Historian Nat Howe writes foreword to Veteran Warships book

Nathaniel Howe
Maritime historian Nathaniel Howe wrote the foreword to The Fyddeye Guide to America’s Veteran Warships

Who better than a young maritime historian to write the foreword to my new book, The Fyddeye Guide to America’s Veteran Warships? He’s a nautical archaeologist and former executive director of Northwest Seaport Maritime Heritage Center in Seattle. He’s worked on the schooner Wawona (1897), tug Arthur Foss (1889), lightship LV-83 Swiftsure (1904), and the fishing vessel Tordenskjold (1911).

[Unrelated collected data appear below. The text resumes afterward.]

### config.mk
export PLATFORM = sky130hd
export DESIGN_NAME = pdjle_ctrl
export DESIGN_NICKNAME = d
export VERILOG_FILES = /design/src/sv/pdjle_pkg.sv /design/src/sv/pdjle_ctrl.sv
export VERILOG_INCLUDE_DIRS = /design/src /design/src/sv
export SDC_FILE = /design/constraint.sdc
export NUM_CORES = 1
export LEC_CHECK = 0
export BUFFER_PORTS_ARGS = -buffer_cell sky130_fd_sc_hd__buf_4
export CORE_AREA = 2 2 44 50
export DETAILED_ROUTE_END_ITERATION = 6
export DIE_AREA = 0 0 46 52
export GPL_ROUTABILITY_DRIVEN = 0
export GPL_TIMING_DRIVEN = 0
export HOLD_SLACK_MARGIN = 0.15
export PLACE_DENSITY = 0.79
export RECOVER_POWER = 50
export SLEW_MARGIN = 10
export SYNTH_ARGS = -nofsm -noshare
export SYNTH_HDL_FRONTEND = slang
export SYNTH_SLANG_ARGS = --single-unit
export TNS_END_PERCENT = 50
### constraint.sdc
create_clock -name clk -period 5.3 [get_ports clk]
set_input_delay 1.59 -clock clk [delete_from_list [all_inputs] [get_ports clk]]
set_output_delay 1.59 -clock clk [all_outputs]
set_load 0.05 [all_outputs]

He’s also former curator of the four-masted bark Pommern (1903) at the Åland Maritime Museum in Mariehamn, Finland.

Here’s his foreword to the book.


Museum ships and their care, preservation, and interpretation is not simply my profession, but a lifelong passion grown from my own childhood museum ship experiences and an early fascination with maritime history. By age twelve, Saturday morning cartoons were displaced by Moby-Dick, Pearl Harbor, and the Battle of the Atlantic. A favorite among my maritime-themed VHS tapes was the 1952 television series, Victory at Sea, a 26-part saga chronicling the naval campaigns of World War II. Soon, I was frenetically building ship models and begging my parents to turn every family trip into a maritime museum tour, visiting sailing ships like the whaler Charles W. Morgan or the battleship USS Missouri.

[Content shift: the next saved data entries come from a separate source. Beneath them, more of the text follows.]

**src/rtl/pes_pkg.sv**
```systemverilog
// Package for the pose error statistics block: shared widths, request codes and the
// control types of the iterative divide / square-root unit.
// No dependencies.
package pes_pkg;

    // Default sizing of the per-target statistics.
    localparam int PES_COUNT_BITS  = 20;
    localparam int PES_NUM_TARGETS = 2;

    // Request kinds carried in the input tuser.
    localparam logic [1:0] REQ_TRUTH    = 2'd0;
    localparam logic [1:0] REQ_ESTIMATE = 2'd1;
    localparam logic [1:0] REQ_REPORT   = 2'd2;

    // Operand register of the iterative unit and the width of a square root of it.
    localparam int OPND_W = 56;
    localparam int ROOT_W = OPND_W / 2;
    localparam int STEP_W = 6;

    // Step counts of the three jobs the unit runs.
    localparam logic [STEP_W-1:0] SQRT_STEPS    = STEP_W'(ROOT_W);
    localparam int                SUM_W         = 38;
    localparam int                SQS_W         = 55;
    localparam logic [STEP_W-1:0] SUM_DIV_STEPS = STEP_W'(SUM_W);
    localparam logic [STEP_W-1:0] SQS_DIV_STEPS = STEP_W'(SQS_W);

    typedef enum logic {
        OP_DIV,
        OP_SQRT
    } t_iter_op;

    typedef struct packed {
        logic              start;
        t_iter_op          op;
        logic [STEP_W-1:0] steps;
    } t_iter_ctrl;

endpackage

```
**src/rtl/pes_iter_unit.sv**
```systemverilog
// Shared iterative unit: restoring division and digit-by-digit square root, one
// result bit per cycle through a single subtract-and-compare. Depends on pes_pkg.
module pes_iter_unit
    import pes_pkg::*;
#(
    parameter int COUNT_BITS = PES_COUNT_BITS
) (
    input  logic                  i_clk,
    input  logic                  i_rst_n,
    input  t_iter_ctrl            i_ctrl,
    input  logic [OPND_W-1:0]     i_operand,
    input  logic [COUNT_BITS-1:0] i_divisor,
    output logic                  o_done,
    output logic [OPND_W-1:0]     o_quot,
    output logic [ROOT_W-1:0]     o_root
);

    // The remainder must hold a shifted divisor-sized value or a shifted root remainder.
    localparam int SQRT_REM_W = ROOT_W + 4;
    localparam int SUB_W = (COUNT_BITS + 1 > SQRT_REM_W) ? COUNT_BITS + 1 : SQRT_REM_W;

    t_iter_op              r_op;
    logic [OPND_W-1:0]     r_opnd;
    logic [SUB_W-1:0]      r_rem;
    logic [ROOT_W-1:0]     r_root;
    logic [COUNT_BITS-1:0] r_div;
    logic [STEP_W-1:0]     r_cnt;
    logic                  r_busy;
    logic                  r_done;

    logic [SUB_W-1:0] a_sh;
    logic [SUB_W-1:0] b_op;
    logic [SUB_W:0]   diff;
    logic             take;

    // Bring in the next operand bits and form the trial subtrahend.
    always_comb begin
        if (r_op == OP_SQRT) begin
            a_sh = {r_rem[SUB_W-3:0], r_opnd[OPND_W-1 -: 2]};
            b_op = SUB_W'({r_root, 2'b01});
        end else begin
            a_sh = {r_rem[SUB_W-2:0], r_opnd[OPND_W-1]};
            b_op = SUB_W'(r_div);
        end
        diff = {1'b0, a_sh} - {1'b0, b_op};
        take = ~diff[SUB_W];
    end

    // Sequencing of the steps; the result bit is shifted in on every step.
    always_ff @(posedge i_clk) begin
        r_done <= 1'b0;
        if (i_ctrl.start) begin
            r_op   <= i_ctrl.op;
            r_opnd <= i_operand;
            r_rem  <= '0;
            r_root <= '0;
            r_div  <= i_divisor;
            r_cnt  <= i_ctrl.steps;
            r_busy <= 1'b1;
        end else if (r_busy) begin
            r_rem <= take ? diff[SUB_W-1:0] : a_sh;
            if (r_op == OP_SQRT) begin
                r_opnd <= {r_opnd[OPND_W-3:0], 2'b00};
                r_root <= {r_root[ROOT_W-2:0], take};
            end else begin
                r_opnd <= {r_opnd[OPND_W-2:0], take};
            end
            r_cnt <= r_cnt - STEP_W'(1);
            if (r_cnt == STEP_W'(1)) begin
                r_busy <= 1'b0;
                r_done <= 1'b1;
            end
        end
        if (!i_rst_n) begin
            r_busy <= 1'b0;
            r_done <= 1'b0;
        end
    end

    assign o_done = r_done;
    assign o_quot = r_opnd;
    assign o_root = r_root;

endmodule

```
**src/rtl/pose_error_statistics_top.sv**
```systemverilog
// Pose error statistics: scores position estimates against a stored truth point and
// keeps per-target running count, sum and sum of squares. Depends on pes_pkg, pes_iter_unit.
//
// The block takes one item at a time. A truth update, an unused request or a report on a
// target without samples bypasses the shared divide / square-root unit; an estimate runs
// one square root on it and a report two divisions and a square root. The unit produces
// one result bit per cycle. A finished result waits in an output register, so the next
// item is taken while it is still pending; if that register still holds an untaken result
// when the next one is finished, the block stays busy until the result side takes it.
// Every item yields exactly one result item. The gate limit is written through the
// configuration channel, which is always ready.
module pose_error_statistics_top
    import pes_pkg::*;
#(
    parameter int COUNT_BITS  = PES_COUNT_BITS,
    parameter int NUM_TARGETS = PES_NUM_TARGETS
) (
    input  logic        i_clk,
    input  logic        i_rst_n,
    // Configuration: gate limit, unsigned Q10.16.
    input  logic        i_cfg_valid,
    output logic        o_cfg_ready,
    input  logic [25:0] i_cfg_data,
    // Input items.
    input  logic        s_axis_tvalid,
    output logic        s_axis_tready,
    input  logic [71:0] s_axis_tdata,   // pos_x[23:0], pos_y[47:24], pos_z[71:48]
    input  logic [2:0]  s_axis_tuser,   // req_type[1:0], target_id[2]
    // Result items.
    output logic        m_axis_tvalid,
    input  logic        m_axis_tready,
    output logic [79:0] m_axis_tdata,   // distance[25:0], mean_error[51:26],
                                        // std_error[77:52], zero[79:78]
    output logic [1:0]  m_axis_tuser    // accepted[0], stats_valid[1]
);

    localparam int TW     = (NUM_TARGETS > 1) ? $clog2(NUM_TARGETS) : 1;
    localparam int DIST_W = 26;
    localparam int SSUM_W = 50;
    localparam int PROD_W = 2 * DIST_W;

    typedef enum logic [3:0] {
        ST_IDLE,
        ST_DIFF,
        ST_MUL,
        ST_ADD,
        ST_ROOT_GO,
        ST_ROOT_WAIT,
        ST_DSQ,
        ST_ACCUM,
        ST_DIVS_GO,
        ST_DIVS_WAIT,
        ST_DIVQ_GO,
        ST_DIVQ_WAIT,
        ST_VAR,
        ST_SD_GO,
        ST_SD_WAIT,
        ST_OUT
    } t_state;

    t_state r_state;

    logic [DIST_W-1:0]      r_gate;
    logic signed [23:0]     r_truth [3];
    logic signed [23:0]     r_pos [3];
    logic [1:0]             r_idx;
    logic [TW-1:0]          r_tgt;
    logic                   r_tgt_ok;
    logic [COUNT_BITS-1:0]  r_count [NUM_TARGETS];
    logic [SUM_W-1:0]       r_sum [NUM_TARGETS];
    logic [SQS_W-1:0]       r_sqs [NUM_TARGETS];

    logic [DIST_W-1:0]      r_sq_op;
    logic [PROD_W-1:0]      r_prod;
    logic [SSUM_W-1:0]      r_ssum;
    logic [SQS_W-1:0]       r_q;
    logic [SQS_W-1:0]       r_var;

    logic [DIST_W-1:0]      r_dist;
    logic                   r_acc;
    logic [DIST_W-1:0]      r_mean;
    logic [DIST_W-1:0]      r_sd;
    logic                   r_valid;

    logic                   r_m_valid;
    logic [79:0]            r_m_data;
    logic [1:0]             r_m_user;

    // Input field views.
    logic [1:0]         in_req;
    logic               in_tgt;
    logic signed [23:0] in_x;
    logic signed [23:0] in_y;
    logic signed [23:0] in_z;
    logic               in_tgt_ok;

    assign in_req    = s_axis_tuser[1:0];
    assign in_tgt    = s_axis_tuser[2];
    assign in_x      = s_axis_tdata[23:0];
    assign in_y      = s_axis_tdata[47:24];
    assign in_z      = s_axis_tdata[71:48];
    assign in_tgt_ok = (32'(in_tgt) < NUM_TARGETS);

    // Negation of a truth coordinate, saturating the most negative value.
    function automatic logic [23:0] neg_sat(input logic [23:0] v);
        logic [23:0] res;
        if (v == {1'b1, 23'd0}) begin
            res = {1'b0, {23{1'b1}}};
        end else begin
            res = -v;
        end
        return res;
    endfunction

    // Absolute coordinate difference of the current axis.
    logic signed [24:0] d_ax;
    logic [23:0]        abs_d;
    always_comb begin
        d_ax  = {r_pos[r_idx][23], r_pos[r_idx]} - {r_truth[r_idx][23], r_truth[r_idx]};
        abs_d = d_ax[24] ? 24'(-d_ax) : d_ax[23:0];
    end

    // Saturating accumulations for an accepted distance.
    logic [SUM_W:0] sum_inc;
    logic [SQS_W:0] sqs_inc;
    assign sum_inc = {1'b0, r_sum[r_tgt]} + (SUM_W + 1)'(r_dist);
    assign sqs_inc = {1'b0, r_sqs[r_tgt]} + (SQS_W + 1)'(r_prod);

    // Control of the shared divide / square-root unit.
    t_iter_ctrl            it_ctrl;
    logic [OPND_W-1:0]     it_operand;
    logic                  it_done;
    logic [OPND_W-1:0]     it_quot;
    logic [ROOT_W-1:0]     it_root;

    always_comb begin
        it_ctrl.start = 1'b0;
        it_ctrl.op    = OP_DIV;
        it_ctrl.steps = '0;
        it_operand    = '0;
        case (r_state)
            ST_ROOT_GO: begin
                it_ctrl.start = 1'b1;
                it_ctrl.op    = OP_SQRT;
                it_ctrl.steps = SQRT_STEPS;
                it_operand    = OPND_W'(r_ssum);
            end
            ST_DIVS_GO: begin
                it_ctrl.start = 1'b1;
                it_ctrl.steps = SUM_DIV_STEPS;
                it_operand    = {r_sum[r_tgt], (OPND_W - SUM_W)'(0)};
            end
            ST_DIVQ_GO: begin
                it_ctrl.start = 1'b1;
                it_ctrl.steps = SQS_DIV_STEPS;
                it_operand    = {r_sqs[r_tgt], (OPND_W - SQS_W)'(0)};
            end
            ST_SD_GO: begin
                it_ctrl.start = 1'b1;
                it_ctrl.op    = OP_SQRT;
                it_ctrl.steps = SQRT_STEPS;
                it_operand    = OPND_W'(r_var);
            end
            default: begin
                it_ctrl.start = 1'b0;
            end
        endcase
    end

    pes_iter_unit #(
        .COUNT_BITS(COUNT_BITS)
    ) u_iter (
        .i_clk    (i_clk),
        .i_rst_n  (i_rst_n),
        .i_ctrl   (it_ctrl),
        .i_operand(it_operand),
        .i_divisor(r_count[r_tgt]),
        .o_done   (it_done),
        .o_quot   (it_quot),
        .o_root   (it_root)
    );

    // Squaring multiplier, registered every cycle.
    always_ff @(posedge i_clk) begin
        r_prod <= r_sq_op * r_sq_op;
    end

    // Sequencer, statistics state and output register.
    always_ff @(posedge i_clk) begin
        if (i_cfg_valid) begin
            r_gate <= i_cfg_data;
        end
        if (r_m_valid && m_axis_tready) begin
            r_m_valid <= 1'b0;
        end

        case (r_state)
            ST_IDLE: begin
                if (s_axis_tvalid) begin
                    r_pos[0] <= in_x;
                    r_pos[1] <= in_y;
                    r_pos[2] <= in_z;
                    r_tgt    <= TW'(in_tgt);
                    r_tgt_ok <= in_tgt_ok;
                    r_idx    <= 2'd0;
                    r_ssum   <= '0;
                    r_dist   <= '0;
                    r_acc    <= 1'b0;
                    r_mean   <= '0;
                    r_sd     <= '0;
                    r_valid  <= 1'b0;
                    case (in_req)
                        REQ_TRUTH: begin
                            r_truth[0] <= in_x;
                            r_truth[1] <= neg_sat(in_y);
                            r_truth[2] <= neg_sat(in_z);
                            r_state    <= ST_OUT;
                        end
                        REQ_ESTIMATE: begin
                            r_state <= ST_DIFF;
                        end
                        REQ_REPORT: begin
                            if (in_tgt_ok && r_count[TW'(in_tgt)] != '0) begin
                                r_state <= ST_DIVS_GO;
                            end else begin
                                r_state <= ST_OUT;
                            end
                        end
                        default: begin
                            r_state <= ST_OUT;
                        end
                    endcase
                end
            end
            // Sum of squared axis differences, one axis per pass.
            ST_DIFF: begin
                r_sq_op <= DIST_W'(abs_d);
                r_state <= ST_MUL;
            end
            ST_MUL: begin
                r_state <= ST_ADD;
            end
            ST_ADD: begin
                r_ssum <= r_ssum + SSUM_W'(r_prod);
                if (r_idx == 2'd2) begin
                    r_state <= ST_ROOT_GO;
                end else begin
                    r_idx   <= r_idx + 2'd1;
                    r_state <= ST_DIFF;
                end
            end
            ST_ROOT_GO: begin
                r_state <= ST_ROOT_WAIT;
            end
            ST_ROOT_WAIT: begin
                if (it_done) begin
                    r_dist  <= it_root[DIST_W-1:0];
                    r_sq_op <= it_root[DIST_W-1:0];
                    r_state <= ST_DSQ;
                end
            end
            ST_DSQ: begin
                r_state <= ST_ACCUM;
            end
            // Gate and accumulate the distance into the chosen target.
            ST_ACCUM: begin
                if (r_tgt_ok && r_dist <= r_gate && r_count[r_tgt] != '1) begin
                    r_count[r_tgt] <= r_count[r_tgt] + COUNT_BITS'(1);
                    r_sum[r_tgt]   <= sum_inc[SUM_W] ? '1 : sum_inc[SUM_W-1:0];
                    r_sqs[r_tgt]   <= sqs_inc[SQS_W] ? '1 : sqs_inc[SQS_W-1:0];
                    r_acc          <= 1'b1;
                end
                r_state <= ST_OUT;
            end
            // Report: mean, mean of squares, variance, then its root.
            ST_DIVS_GO: begin
                r_state <= ST_DIVS_WAIT;
            end
            ST_DIVS_WAIT: begin
                if (it_done) begin
                    r_mean  <= it_quot[DIST_W-1:0];
                    r_sq_op <= it_quot[DIST_W-1:0];
                    r_state <= ST_DIVQ_GO;
                end
            end
            ST_DIVQ_GO: begin
                r_state <= ST_DIVQ_WAIT;
            end
            ST_DIVQ_WAIT: begin
                if (it_done) begin
                    r_q     <= it_quot[SQS_W-1:0];
                    r_state <= ST_VAR;
                end
            end
            ST_VAR: begin
                r_var   <= (r_q > SQS_W'(r_prod)) ? r_q - SQS_W'(r_prod) : '0;
                r_state <= ST_SD_GO;
            end
            ST_SD_GO: begin
                r_state <= ST_SD_WAIT;
            end
            ST_SD_WAIT: begin
                if (it_done) begin
                    r_sd    <= it_root[DIST_W-1:0];
                    r_valid <= 1'b1;
                    r_state <= ST_OUT;
                end
            end
            // Hand the result to the output register once it is free.
            ST_OUT: begin
                if (!r_m_valid || m_axis_tready) begin
                    r_m_data  <= {2'b00, r_sd, r_mean, r_dist};
                    r_m_user  <= {r_valid, r_acc};
                    r_m_valid <= 1'b1;
                    r_state   <= ST_IDLE;
                end
            end
            default: begin
                r_state <= ST_IDLE;
            end
        endcase

        if (!i_rst_n) begin
            r_state   <= ST_IDLE;
            r_m_valid <= 1'b0;
            r_gate    <= DIST_W'(131072);
            for (int i = 0; i < 3; i++) begin
                r_truth[i] <= '0;
            end
            for (int t = 0; t < NUM_TARGETS; t++) begin
                r_count[t] <= '0;
                r_sum[t]   <= '0;
                r_sqs[t]   <= '0;
            end
        end
    end

    assign o_cfg_ready   = 1'b1;
    assign s_axis_tready = (r_state == ST_IDLE);
    assign m_axis_tvalid = r_m_valid;
    assign m_axis_tdata  = r_m_data;
    assign m_axis_tuser  = r_m_user;

endmodule

```
**config.mk**
```make
export PLATFORM = sky130hd
export DESIGN_NAME = pose_error_statistics_top
export DESIGN_NICKNAME = d
export VERILOG_FILES = /design/src/rtl/pes_pkg.sv /design/src/rtl/pes_iter_unit.sv /design/src/rtl/pose_error_statistics_top.sv
export SDC_FILE = /design/constraint.sdc
export NUM_CORES = 2
export LEC_CHECK = 0
export ABC_CLOCK_PERIOD_IN_PS = 8350
export BUFFER_PORTS_ARGS = -buffer_cell sky130_fd_sc_hd__buf_2
export CAP_MARGIN = 5
export CORE_UTILIZATION = 35
export DETAILED_ROUTE_END_ITERATION = 16
export GPL_TIMING_DRIVEN = 0
export PLACE_DENSITY_LB_ADDON = 0.08
export SLEW_MARGIN = 20
export SYNTH_ARGS = -nofsm -noshare
export SYNTH_HDL_FRONTEND = slang
export SYNTH_SLANG_ARGS = --single-unit
export TNS_END_PERCENT = 100
```
**constraint.sdc**
```tcl
create_clock -name i_clk -period 8.35 [get_ports i_clk]
set_input_delay 0.835 -clock i_clk [delete_from_list [all_inputs] [get_ports i_clk]]
set_output_delay 0.835 -clock i_clk [all_outputs]
set_load 0.005 [all_outputs]
```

On board these surviving museum ships, the black-and-white film footage I so eagerly absorbed came alive; the smells of tar, paint, and engine oil, the hum of ventilation fans, and the feel of heavy armor plate growing hot in the sun. It is an awesome feeling to stand on a bridge wing where momentous historical events happened, to see where the Imperial Japanese surrender was signed on the deck of the USS Missouri, meet docents who sailed on the ship as young men, or to see the cargo hold of a great square-rigger where the economic lifeblood of a region was stowed for an ocean passage.

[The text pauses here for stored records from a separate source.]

**config.mk**
```make
export PLATFORM = sky130hd
export DESIGN_NAME = friction_circle_velocity_integrator
export DESIGN_NICKNAME = d
export VERILOG_FILES = /design/src/rtl/fcvi_pkg.sv /design/src/rtl/friction_circle_velocity_integrator.sv /design/src/rtl/fcvi_mul.sv
export VERILOG_INCLUDE_DIRS = /design/src /design/src/rtl
export SDC_FILE = /design/constraint.sdc
export NUM_CORES = 2
export LEC_CHECK = 0
export BUFFER_PORTS_ARGS = -buffer_cell sky130_fd_sc_hd__buf_2
export CORE_MARGIN = 4
export CORE_UTILIZATION = 30
export DETAILED_ROUTE_END_ITERATION = 8
export GPL_ROUTABILITY_DRIVEN = 1
export HOLD_SLACK_MARGIN = 0.02
export PLACE_DENSITY_LB_ADDON = 0.3
export SLEW_MARGIN = 10
export SYNTH_ARGS = -nofsm -noshare
export SYNTH_HDL_FRONTEND = slang
export SYNTH_HIERARCHICAL = 1
export SYNTH_SLANG_ARGS = --single-unit
```
**constraint.sdc**
```tcl
create_clock -name i_clk -period 8.6 [get_ports i_clk]
set_input_delay 0.43 -clock i_clk [delete_from_list [all_inputs] [get_ports i_clk]]
set_output_delay 0.43 -clock i_clk [all_outputs]
set_load 0.01 [all_outputs]
```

Museums ships are macro-artifacts, so large that you can go aboard and have a truly immersive experience

There is an incredible power in museum ships, a tangible connection with history, transporting us to other times, places, and hardships. They are macro-artifacts, so large that you can go aboard and have a truly immersive experience, completely enveloped in the artifact you are visiting. Built as mobile and self-contained worlds, fortified against the elements, and able to travel to historic events rather than wait for them to pass through, they are unlike any other artifact or historic site.

My most moving museum ship experience was aboard the World War II Liberty Ship, Jeremiah O’Brien. As we were steaming out of San Francisco Bay, as was so often shown in Victory at Sea, I gazed up at the Golden Gate Bridge and, for a moment, felt I was in my grandfather’s shoes. He must’ve looked up at that bridge from the deck of his troopship as he departed on his fifteen wartime voyages to the South Pacific as a Navy surgeon. Jeremiah O’Brien, one of the lucky few museum ships in operational condition, welded my connection to my grandfather in a very special way, years after he had passed. I doubt any other kind of artifact or mode of historic interpretation could have done that as powerfully and poignantly as that veteran cargo ship steaming into the Pacific swell.

Which museum ships have you visited?